Suppose you’re drawing random samples uniformly from some interval. How likely are you to see a new value outside the range of values you’ve already seen?
The problem is more interesting when the interval is unknown. You may be trying to estimate the end points of the interval by taking the max and min of the samples you’ve drawn. But in fact we might as well assume the interval is [0, 1] because the probability of a new sample falling within the previous sample range does not depend on the interval. The location and scale of the interval cancel out when calculating the probability.
Suppose we’ve taken n samples so far. The range of these samples is the difference between the 1st and the nth order statistics, and for a uniform distribution this difference has a beta(n − 1, 2) distribution. Since a beta(a, b) distribution has mean a/(a + b), the expected value of the sample range from n samples is (n − 1)/(n + 1). This is also the probability that the next sample, or any particular future sample, will lie within the range of the samples seen so far.

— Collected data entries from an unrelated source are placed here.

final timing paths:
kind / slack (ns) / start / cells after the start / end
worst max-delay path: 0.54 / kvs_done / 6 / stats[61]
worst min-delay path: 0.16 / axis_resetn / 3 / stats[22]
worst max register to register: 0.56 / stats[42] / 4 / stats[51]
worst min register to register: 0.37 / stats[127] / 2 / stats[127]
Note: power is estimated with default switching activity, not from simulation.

If you’re trying to estimate the size of the total interval, this says that after n samples, the probability that the next sample will give you any new information is 2/(n + 1). This is because we only learn something when a sample is less than the minimum so far or greater than the maximum so far.

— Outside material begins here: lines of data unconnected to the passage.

## src/core_cfg.svh

```systemverilog
`ifndef CORE_CFG_SVH
`define CORE_CFG_SVH

// first fetch address after reset
`define CORE_RESET_PC 32'h1c00_0000

// architectural register count, r0 reads as zero
`define CORE_NREGS    32

// datapath width
`define CORE_XLEN     32

`endif

```

## src/pipeline_types.sv

```systemverilog
`include "core_cfg.svh"

package pipeline_types;

    localparam int REG_AW = $clog2(`CORE_NREGS);

    typedef logic [`CORE_XLEN-1:0] bus32_t;

    typedef enum logic [3:0] {
        OP_ADD,
        OP_SUB,
        OP_AND,
        OP_OR,
        OP_XOR,
        OP_SLT,
        OP_ADDI,
        OP_LU12I,
        OP_LDW,
        OP_STW,
        OP_BEQ,
        OP_BNE,
        OP_B,
        OP_ILL
    } opcode_e;

    typedef enum logic [1:0] {
        F_IDLE,  // waiting for the next pc
        F_REQ,   // request on the bus
        F_WAIT,  // waiting for the response
        F_HOLD   // packet held for decode
    } fetch_state_e;

    typedef struct packed {
        bus32_t pc;
        bus32_t inst;
    } fetch_pkt_t;

    typedef struct packed {
        bus32_t            pc;
        bus32_t            inst;
        opcode_e           opcode;
        logic [REG_AW-1:0] rd;
        bus32_t            opa;  // rj value
        bus32_t            opb;  // rk or rd value
        bus32_t            imm;  // already extended / shifted
    } decoded_t;

    typedef struct packed {
        bus32_t            pc;
        bus32_t            inst;
        logic              we;
        logic [REG_AW-1:0] rd;
        bus32_t            wdata;
        bus32_t            next_pc;
        logic              illegal;
    } exe_result_t;

    typedef struct packed {
        bus32_t            pc;
        bus32_t            inst;
        logic              we;
        logic [REG_AW-1:0] rnum;
        bus32_t            wdata;
        logic              illegal;
    } retire_t;

    typedef struct packed {
        bus32_t addr;
    } imem_req_t;

    typedef struct packed {
        logic       we;
        bus32_t     addr;
        bus32_t     wdata;
        logic [3:0] strb;
    } dmem_req_t;

endpackage

```

## src/fetch_unit.sv

```systemverilog
`include "core_cfg.svh"

module fetch_unit
    import pipeline_types::*;
(
    input  logic       clk,
    input  logic       arst_n_i,
    input  logic       next_pc_valid_i,
    input  bus32_t     next_pc_i,
    output logic       imem_req_valid_o,
    input  logic       imem_req_ready_i,
    output imem_req_t  imem_req_o,
    input  logic       imem_rsp_valid_i,
    input  bus32_t     imem_rsp_data_i,
    output logic       fetch_valid_o,
    input  logic       fetch_ready_i,
    output fetch_pkt_t fetch_pkt_o
);

    fetch_state_e state_q;
    fetch_state_e state_d;
    bus32_t       pc_q;
    logic         boot_q;
    fetch_pkt_t   pkt_q;

    always_comb begin
        state_d = state_q;
        unique case (state_q)
            F_IDLE: if (boot_q || next_pc_valid_i) state_d = F_REQ;
            F_REQ:  if (imem_req_ready_i) state_d = F_WAIT;
            F_WAIT: if (imem_rsp_valid_i) state_d = F_HOLD;
            F_HOLD: if (fetch_ready_i) state_d = F_IDLE;
            default: state_d = F_IDLE;
        endcase
    end

    always_ff @(posedge clk or negedge arst_n_i) begin
        if (!arst_n_i) begin
            state_q <= F_IDLE;
            pc_q    <= `CORE_RESET_PC;
            boot_q  <= 1'b1;  // first fetch needs no next pc
        end else begin
            state_q <= state_d;
            if (state_q == F_REQ) boot_q <= 1'b0;
            if (state_q == F_IDLE && next_pc_valid_i) pc_q <= next_pc_i;
        end
    end

    always_ff @(posedge clk) begin
        if (state_q == F_WAIT && imem_rsp_valid_i) begin
            pkt_q.pc   <= pc_q;
            pkt_q.inst <= imem_rsp_data_i;
        end
    end

    assign imem_req_valid_o = (state_q == F_REQ);
    assign imem_req_o.addr  = pc_q;  // pc only moves in idle, so stable under stall
    assign fetch_valid_o    = (state_q == F_HOLD);
    assign fetch_pkt_o      = pkt_q;

endmodule

```

## src/regfile.sv

```systemverilog
`include "core_cfg.svh"

module regfile
    import pipeline_types::*;
(
    input  logic              clk,
    input  logic              arst_n_i,
    input  logic [REG_AW-1:0] ra_i,
    input  logic [REG_AW-1:0] rb_i,
    output bus32_t            rdata_a_o,
    output bus32_t            rdata_b_o,
    input  logic              we_i,
    input  logic [REG_AW-1:0] waddr_i,
    input  bus32_t            wdata_i
);

    bus32_t regs_q [`CORE_NREGS];

    always_ff @(posedge clk or negedge arst_n_i) begin
        if (!arst_n_i) begin
            for (int i = 0; i < `CORE_NREGS; i++) begin
                regs_q[i] <= '0;
            end
        end else if (we_i && waddr_i != '0) begin  // r0 is hardwired
            regs_q[waddr_i] <= wdata_i;
        end
    end

    assign rdata_a_o = (ra_i == '0) ? '0 : regs_q[ra_i];
    assign rdata_b_o = (rb_i == '0) ? '0 : regs_q[rb_i];

endmodule

```

## src/decode_unit.sv

```systemverilog
module decode_unit
    import pipeline_types::*;
(
    input  logic              clk,
    input  logic              arst_n_i,
    input  logic              fetch_valid_i,
    output logic              fetch_ready_o,
    input  fetch_pkt_t        fetch_pkt_i,
    output logic [REG_AW-1:0] rf_ra_o,
    output logic [REG_AW-1:0] rf_rb_o,
    input  bus32_t            rf_rdata_a_i,
    input  bus32_t            rf_rdata_b_i,
    output logic              dec_valid_o,
    input  logic              dec_ready_i,
    output decoded_t          dec_o
);

    bus32_t   inst;
    opcode_e  opcode;
    bus32_t   imm;
    logic     is_3r;
    logic     accept;
    logic     dec_valid_q;
    decoded_t dec_q;

    assign inst = fetch_pkt_i.inst;

    // LA32R major opcode fields
    always_comb begin
        casez (inst[31:15])
            17'h00020:             opcode = OP_ADD;
            17'h00022:             opcode = OP_SUB;
            17'h00024:             opcode = OP_SLT;
            17'h00029:             opcode = OP_AND;
            17'h0002a:             opcode = OP_OR;
            17'h0002b:             opcode = OP_XOR;
            17'b0000001010???????: opcode = OP_ADDI;
            17'b0001010??????????: opcode = OP_LU12I;
            17'b0010100010???????: opcode = OP_LDW;
            17'b0010100110???????: opcode = OP_STW;
            17'b010100???????????: opcode = OP_B;
            17'b010110???????????: opcode = OP_BEQ;
            17'b010111???????????: opcode = OP_BNE;
            default:               opcode = OP_ILL;
        endcase
    end

    always_comb begin
        case (opcode)
            OP_ADDI, OP_LDW, OP_STW: imm = {{20{inst[21]}}, inst[21:10]};  // si12
            OP_LU12I:                imm = {inst[24:5], 12'b0};           // si20 << 12
            OP_BEQ, OP_BNE:          imm = {{14{inst[25]}}, inst[25:10], 2'b00};
            OP_B:                    imm = {{4{inst[9]}}, inst[9:0], inst[25:10], 2'b00};
            default:                 imm = '0;
        endcase
    end

    assign is_3r   = opcode inside {OP_ADD, OP_SUB, OP_AND, OP_OR, OP_XOR, OP_SLT};
    assign rf_ra_o = inst[9:5];                           // rj
    assign rf_rb_o = is_3r ? inst[14:10] : inst[4:0];     // rk, or rd for st / branch

    assign fetch_ready_o = !dec_valid_q || dec_ready_i;
    assign accept        = fetch_valid_i && fetch_ready_o;

    always_ff @(posedge clk or negedge arst_n_i) begin
        if (!arst_n_i) begin
            dec_valid_q <= 1'b0;
        end else if (accept) begin
            dec_valid_q <= 1'b1;
        end else if (dec_ready_i) begin
            dec_valid_q <= 1'b0;
        end
    end

    always_ff @(posedge clk) begin
        if (accept) begin
            dec_q.pc     <= fetch_pkt_i.pc;
            dec_q.inst   <= inst;
            dec_q.opcode <= opcode;
            dec_q.rd     <= inst[4:0];
            dec_q.opa    <= rf_rdata_a_i;
            dec_q.opb    <= rf_rdata_b_i;
            dec_q.imm    <= imm;
        end
    end

    assign dec_valid_o = dec_valid_q;
    assign dec_o       = dec_q;

endmodule

```

## src/execute_unit.sv

```systemverilog
module execute_unit
    import pipeline_types::*;
(
    input  logic        clk,
    input  logic        arst_n_i,
    input  logic        dec_valid_i,
    output logic        dec_ready_o,
    input  decoded_t    dec_i,
    output logic        dmem_req_valid_o,
    input  logic        dmem_req_ready_i,
    output dmem_req_t   dmem_req_o,
    input  logic        dmem_rsp_valid_i,
    input  bus32_t      dmem_rsp_data_i,
    output logic        exe_valid_o,
    output exe_result_t exe_o
);

    logic        accept;
    logic        is_mem;
    logic        taken;
    bus32_t      alu_res;
    exe_result_t res;
    logic        mem_req_q;
    logic        mem_wait_q;
    logic        exe_valid_q;
    exe_result_t exe_q;
    dmem_req_t   dmem_req_q;

    always_comb begin
        case (dec_i.opcode)
            OP_ADD:                  alu_res = dec_i.opa + dec_i.opb;
            OP_SUB:                  alu_res = dec_i.opa - dec_i.opb;
            OP_AND:                  alu_res = dec_i.opa & dec_i.opb;
            OP_OR:                   alu_res = dec_i.opa | dec_i.opb;
            OP_XOR:                  alu_res = dec_i.opa ^ dec_i.opb;
            OP_SLT:                  alu_res = {31'b0, $signed(dec_i.opa) < $signed(dec_i.opb)};
            OP_ADDI, OP_LDW, OP_STW: alu_res = dec_i.opa + dec_i.imm;  // also the mem address
            OP_LU12I:                alu_res = dec_i.imm;
            default:                 alu_res = '0;
        endcase
    end

    assign taken = (dec_i.opcode == OP_B)
                || (dec_i.opcode == OP_BEQ && dec_i.opa == dec_i.opb)
                || (dec_i.opcode == OP_BNE && dec_i.opa != dec_i.opb);

    assign is_mem = dec_i.opcode inside {OP_LDW, OP_STW};

    always_comb begin
        res.pc      = dec_i.pc;
        res.inst    = dec_i.inst;
        res.we      = dec_i.opcode inside {OP_ADD, OP_SUB, OP_AND, OP_OR, OP_XOR, OP_SLT,
                                           OP_ADDI, OP_LU12I, OP_LDW};
        res.rd      = dec_i.rd;
        res.wdata   = alu_res;
        res.next_pc = taken ? dec_i.pc + dec_i.imm : dec_i.pc + 32'd4;
        res.illegal = (dec_i.opcode == OP_ILL);
    end

    assign dec_ready_o = !(mem_req_q || mem_wait_q);
    assign accept      = dec_valid_i && dec_ready_o;

    always_ff @(posedge clk or negedge arst_n_i) begin
        if (!arst_n_i) begin
            mem_req_q   <= 1'b0;
            mem_wait_q  <= 1'b0;
            exe_valid_q <= 1'b0;
        end else begin
            exe_valid_q <= 1'b0;  // single cycle pulse
            if (accept) begin
                if (is_mem) mem_req_q <= 1'b1;
                else exe_valid_q <= 1'b1;
            end
            if (mem_req_q && dmem_req_ready_i) begin
                mem_req_q  <= 1'b0;
                mem_wait_q <= 1'b1;
            end
            if (mem_wait_q && dmem_rsp_valid_i) begin
                mem_wait_q  <= 1'b0;
                exe_valid_q <= 1'b1;
            end
        end
    end

    always_ff @(posedge clk) begin
        if (accept) begin
            exe_q            <= res;
            dmem_req_q.we    <= (dec_i.opcode == OP_STW);
            dmem_req_q.addr  <= alu_res;
            dmem_req_q.wdata <= dec_i.opb;
            dmem_req_q.strb  <= (dec_i.opcode == OP_STW) ? 4'b1111 : 4'b0000;  // word stores only
        end else if (mem_wait_q && dmem_rsp_valid_i && !dmem_req_q.we) begin
            exe_q.wdata <= dmem_rsp_data_i;  // load data
        end
    end

    assign dmem_req_valid_o = mem_req_q;
    assign dmem_req_o       = dmem_req_q;
    assign exe_valid_o      = exe_valid_q;
    assign exe_o            = exe_q;

endmodule

```

## src/result_unit.sv

```systemverilog
module result_unit
    import pipeline_types::*;
(
    input  logic              clk,
    input  logic              arst_n_i,
    input  logic              exe_valid_i,
    input  exe_result_t       exe_i,
    output logic              rf_we_o,
    output logic [REG_AW-1:0] rf_waddr_o,
    output bus32_t            rf_wdata_o,
    output logic              next_pc_valid_o,
    output bus32_t            next_pc_o,
    output logic              retire_valid_o,
    output retire_t           retire_o
);

    logic    valid_q;
    retire_t retire_q;
    bus32_t  next_pc_q;

    always_ff @(posedge clk or negedge arst_n_i) begin
        if (!arst_n_i) begin
            valid_q <= 1'b0;
        end else begin
            valid_q <= exe_valid_i;
        end
    end

    always_ff @(posedge clk) begin
        if (exe_valid_i) begin
            retire_q.pc      <= exe_i.pc;
            retire_q.inst    <= exe_i.inst;
            retire_q.we      <= exe_i.we && (exe_i.rd != '0);  // r0 writes have no effect
            retire_q.rnum    <= exe_i.rd;
            retire_q.wdata   <= exe_i.wdata;
            retire_q.illegal <= exe_i.illegal;
            next_pc_q        <= exe_i.next_pc;
        end
    end

    assign rf_we_o    = valid_q && retire_q.we;
    assign rf_waddr_o = retire_q.rnum;
    assign rf_wdata_o = retire_q.wdata;

    assign next_pc_valid_o = valid_q;
    assign next_pc_o       = next_pc_q;
    assign retire_valid_o  = valid_q;
    assign retire_o        = retire_q;

endmodule

```

## src/cpu.sv

```systemverilog
module cpu
    import pipeline_types::*;
(
    input  logic      clk,
    input  logic      arst_n_i,

    output logic      imem_req_valid_o,
    input  logic      imem_req_ready_i,
    output imem_req_t imem_req_o,
    input  logic      imem_rsp_valid_i,
    input  bus32_t    imem_rsp_data_i,

    output logic      dmem_req_valid_o,
    input  logic      dmem_req_ready_i,
    output dmem_req_t dmem_req_o,
    input  logic      dmem_rsp_valid_i,
    input  bus32_t    dmem_rsp_data_i,

    output logic      retire_valid_o,
    output retire_t   retire_o
);

    logic              fetch_valid;
    logic              fetch_ready;
    fetch_pkt_t        fetch_pkt;
    logic              dec_valid;
    logic              dec_ready;
    decoded_t          dec;
    logic              exe_valid;
    exe_result_t       exe;
    logic              next_pc_valid;
    bus32_t            next_pc;
    logic [REG_AW-1:0] rf_ra;
    logic [REG_AW-1:0] rf_rb;
    bus32_t            rf_rdata_a;
    bus32_t            rf_rdata_b;
    logic              rf_we;
    logic [REG_AW-1:0] rf_waddr;
    bus32_t            rf_wdata;

    fetch_unit u_fetch_unit (
        .clk,
        .arst_n_i,
        .next_pc_valid_i  (next_pc_valid),
        .next_pc_i        (next_pc),
        .imem_req_valid_o,
        .imem_req_ready_i,
        .imem_req_o,
        .imem_rsp_valid_i,
        .imem_rsp_data_i,
        .fetch_valid_o    (fetch_valid),
        .fetch_ready_i    (fetch_ready),
        .fetch_pkt_o      (fetch_pkt)
    );

    decode_unit u_decode_unit (
        .clk,
        .arst_n_i,
        .fetch_valid_i (fetch_valid),
        .fetch_ready_o (fetch_ready),
        .fetch_pkt_i   (fetch_pkt),
        .rf_ra_o       (rf_ra),
        .rf_rb_o       (rf_rb),
        .rf_rdata_a_i  (rf_rdata_a),
        .rf_rdata_b_i  (rf_rdata_b),
        .dec_valid_o   (dec_valid),
        .dec_ready_i   (dec_ready),
        .dec_o         (dec)
    );

    regfile u_regfile (
        .clk,
        .arst_n_i,
        .ra_i      (rf_ra),
        .rb_i      (rf_rb),
        .rdata_a_o (rf_rdata_a),
        .rdata_b_o (rf_rdata_b),
        .we_i      (rf_we),
        .waddr_i   (rf_waddr),
        .wdata_i   (rf_wdata)
    );

    execute_unit u_execute_unit (
        .clk,
        .arst_n_i,
        .dec_valid_i      (dec_valid),
        .dec_ready_o      (dec_ready),
        .dec_i            (dec),
        .dmem_req_valid_o,
        .dmem_req_ready_i,
        .dmem_req_o,
        .dmem_rsp_valid_i,
        .dmem_rsp_data_i,
        .exe_valid_o      (exe_valid),
        .exe_o            (exe)
    );

    result_unit u_result_unit (
        .clk,
        .arst_n_i,
        .exe_valid_i     (exe_valid),
        .exe_i           (exe),
        .rf_we_o         (rf_we),
        .rf_waddr_o      (rf_waddr),
        .rf_wdata_o      (rf_wdata),
        .next_pc_valid_o (next_pc_valid),
        .next_pc_o       (next_pc),
        .retire_valid_o,
        .retire_o
    );

endmodule

```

Isn’t this the purpose of extreme value theory/analysis?
The following papers may be of interest:
Tippet, L. On the Extreme Individuals and the Range of Samples Taken from a Normal Population Biometrika, 1925, 17, 364-387
Newman, D. The Distribution of Range in Samples from a Normal Population, Expressed in Terms of an Independent Estimate of Standard Deviation Biometrika, 1939, 31, 20-30
Also, this is probably related to the German tank problem as well.

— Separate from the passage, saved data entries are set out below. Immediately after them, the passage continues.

--- config.mk ---
export PLATFORM = sky130hd
export DESIGN_NAME = st7735_ctrl
export DESIGN_NICKNAME = d
export VERILOG_FILES = /design/src/verilog/lcd_pkg.sv /design/src/verilog/panel_reset_gen.sv /design/src/verilog/spi_byte_tx.sv /design/src/verilog/lcd_init_seq.sv /design/src/verilog/pixel_streamer.sv /design/src/verilog/spi_bus_arbiter.sv /design/src/verilog/st7735_ctrl.sv
export SDC_FILE = /design/constraint.sdc
export NUM_CORES = 1
export LEC_CHECK = 0
export BUFFER_PORTS_ARGS = -buffer_cell sky130_fd_sc_hd__buf_4
export CAP_MARGIN = 20
export CORE_MARGIN = 2
export CORE_UTILIZATION = 45
export DETAILED_ROUTE_END_ITERATION = 6
export SYNTH_ARGS = -nofsm -noshare
export SYNTH_HDL_FRONTEND = slang
export SYNTH_SLANG_ARGS = --single-unit
--- constraint.sdc ---
create_clock -name clk -period 6.8 [get_ports clk]
set_input_delay 0.34 -clock clk [delete_from_list [all_inputs] [get_ports clk]]
set_output_delay 0.34 -clock clk [all_outputs]
set_load 0.02 [all_outputs]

Avraham beat me to it — I was also going to mention the German tank problem.
There’s an analogous problem associated with the probability that the next observation of a point drawn uniformly over a convex spatial region will lie outside the convex hull of the previous points…
That probability is not conditioned on what first n the samples actually were, right? I think that why (or even whether) you should continue believing it once you’ve seen the first n samples is a little more subtle.
Right. If you condition on the values seen so far, the probability is simply the sample range.
Oh, yeah. I was thinking of the case where you don’t know the interval.
I can’t make it explicit at the moment, but I think in that case there’s an argument that you should continue believing your (n-1)/(n+1) even after you’ve seen the first n draws.
No need for fancy things like the beta distribution, and no need to restrict to uniformly distributed numbers.
The first n+1 things, whatever they are, can come in any order. (With probability 1 they’re all distinct.) In 1/(n+1) orders, the last one is the smallest. In 1/(n+1) orders, the last one is the biggest. For n>=1 it can’t be both. So the probability is 2/(n+1).
This all works whatever the probability distribution of your numbers, provided only that the probability of getting any precise value is zero (so that the probability of a tie is zero). If you break ties “at random” then it works completely unconditionally.
g: Very slick.
The beta formula gives the entire distribution, not just the mean, but your argument arrives at the mean more simply and under more general assumptions.